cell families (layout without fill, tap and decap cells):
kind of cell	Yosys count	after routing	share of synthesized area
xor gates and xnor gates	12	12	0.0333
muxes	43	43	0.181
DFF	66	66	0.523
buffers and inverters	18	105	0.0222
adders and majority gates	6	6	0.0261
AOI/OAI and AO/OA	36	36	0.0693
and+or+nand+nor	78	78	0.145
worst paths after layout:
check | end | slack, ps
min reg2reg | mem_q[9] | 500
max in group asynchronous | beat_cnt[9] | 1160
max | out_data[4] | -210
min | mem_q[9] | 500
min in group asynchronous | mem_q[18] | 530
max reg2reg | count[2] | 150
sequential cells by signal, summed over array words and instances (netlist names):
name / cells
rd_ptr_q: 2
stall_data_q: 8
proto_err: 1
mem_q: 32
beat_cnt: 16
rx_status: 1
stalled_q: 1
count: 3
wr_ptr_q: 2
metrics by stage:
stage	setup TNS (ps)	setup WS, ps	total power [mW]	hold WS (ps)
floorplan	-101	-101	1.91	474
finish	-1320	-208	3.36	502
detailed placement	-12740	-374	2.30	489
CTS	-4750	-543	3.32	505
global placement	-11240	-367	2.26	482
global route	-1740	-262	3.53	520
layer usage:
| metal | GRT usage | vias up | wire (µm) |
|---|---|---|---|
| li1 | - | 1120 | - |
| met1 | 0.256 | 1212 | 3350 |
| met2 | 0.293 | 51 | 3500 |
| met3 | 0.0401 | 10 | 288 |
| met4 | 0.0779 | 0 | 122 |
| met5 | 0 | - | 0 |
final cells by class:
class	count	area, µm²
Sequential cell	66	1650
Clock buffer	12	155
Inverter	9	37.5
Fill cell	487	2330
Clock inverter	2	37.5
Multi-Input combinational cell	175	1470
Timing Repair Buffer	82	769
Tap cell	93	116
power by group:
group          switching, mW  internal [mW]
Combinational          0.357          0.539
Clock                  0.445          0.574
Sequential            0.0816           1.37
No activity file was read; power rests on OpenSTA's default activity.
**config.mk**
```make
export PLATFORM = sky130hd
export DESIGN_NAME = array_sched
export DESIGN_NICKNAME = d
export VERILOG_FILES = /design/src/rtl/array_sched.sv
export SDC_FILE = /design/constraint.sdc
export NUM_CORES = 1
export LEC_CHECK = 0
export CELL_PAD_IN_SITES_DETAIL_PLACEMENT = 2
export CELL_PAD_IN_SITES_GLOBAL_PLACEMENT = 2
export CORE_MARGIN = 4
export CORE_UTILIZATION = 28
export DETAILED_ROUTE_END_ITERATION = 6
export GPL_ROUTABILITY_DRIVEN = 0
export PLACE_DENSITY = 0.76
export SYNTH_ARGS = -nofsm -noshare
export SYNTH_HDL_FRONTEND = slang
export SYNTH_SLANG_ARGS = --single-unit
```
**constraint.sdc**
```tcl
create_clock -name clk -period 2.5 [get_ports clk]
set_input_delay 0.25 -clock clk [delete_from_list [all_inputs] [get_ports clk]]
set_output_delay 0.25 -clock clk [all_outputs]
set_load 0.03 [all_outputs]
```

▶ **What you should do**
This calls for an exact transcription of every entry above.

▶ **Result of this exercise**
cell families (layout without fill, tap and decap cells):
kind of cell	Yosys count	after routing	share of synthesized area
xor gates and xnor gates	12	12	0.0333
muxes	43	43	0.181
DFF	66	66	0.523
buffers and inverters	18	105	0.0222
adders and majority gates	6	6	0.0261
AOI/OAI and AO/OA	36	36	0.0693
and+or+nand+nor	78	78	0.145
worst paths after layout:
check | end | slack, ps
min reg2reg | mem_q[9] | 500
max in group asynchronous | beat_cnt[9] | 1160
max | out_data[4] | -210
min | mem_q[9] | 500
min in group asynchronous | mem_q[18] | 530
max reg2reg | count[2] | 150
sequential cells by signal, summed over array words and instances (netlist names):
name / cells
rd_ptr_q: 2
stall_data_q: 8
proto_err: 1
mem_q: 32
beat_cnt: 16
rx_status: 1
stalled_q: 1
count: 3
wr_ptr_q: 2
metrics by stage:
stage	setup TNS (ps)	setup WS, ps	total power [mW]	hold WS (ps)
floorplan	-101	-101	1.91	474
finish	-1320	-208	3.36	502
detailed placement	-12740	-374	2.30	489
CTS	-4750	-543	3.32	505
global placement	-11240	-367	2.26	482
global route	-1740	-262	3.53	520
layer usage:
| metal | GRT usage | vias up | wire (µm) |
|---|---|---|---|
| li1 | - | 1120 | - |
| met1 | 0.256 | 1212 | 3350 |
| met2 | 0.293 | 51 | 3500 |
| met3 | 0.0401 | 10 | 288 |
| met4 | 0.0779 | 0 | 122 |
| met5 | 0 | - | 0 |
final cells by class:
class	count	area, µm²
Sequential cell	66	1650
Clock buffer	12	155
Inverter	9	37.5
Fill cell	487	2330
Clock inverter	2	37.5
Multi-Input combinational cell	175	1470
Timing Repair Buffer	82	769
Tap cell	93	116
power by group:
group          switching, mW  internal [mW]
Combinational          0.357          0.539
Clock                  0.445          0.574
Sequential            0.0816           1.37
No activity file was read; power rests on OpenSTA's default activity.
**config.mk**
```make
export PLATFORM = sky130hd
export DESIGN_NAME = array_sched
export DESIGN_NICKNAME = d
export VERILOG_FILES = /design/src/rtl/array_sched.sv
export SDC_FILE = /design/constraint.sdc
export NUM_CORES = 1
export LEC_CHECK = 0
export CELL_PAD_IN_SITES_DETAIL_PLACEMENT = 2
export CELL_PAD_IN_SITES_GLOBAL_PLACEMENT = 2
export CORE_MARGIN = 4
export CORE_UTILIZATION = 28
export DETAILED_ROUTE_END_ITERATION = 6
export GPL_ROUTABILITY_DRIVEN = 0
export PLACE_DENSITY = 0.76
export SYNTH_ARGS = -nofsm -noshare
export SYNTH_HDL_FRONTEND = slang
export SYNTH_SLANG_ARGS = --single-unit
```
**constraint.sdc**
```tcl
create_clock -name clk -period 2.5 [get_ports clk]
set_input_delay 0.25 -clock clk [delete_from_list [all_inputs] [get_ports clk]]
set_output_delay 0.25 -clock clk [all_outputs]
set_load 0.03 [all_outputs]
```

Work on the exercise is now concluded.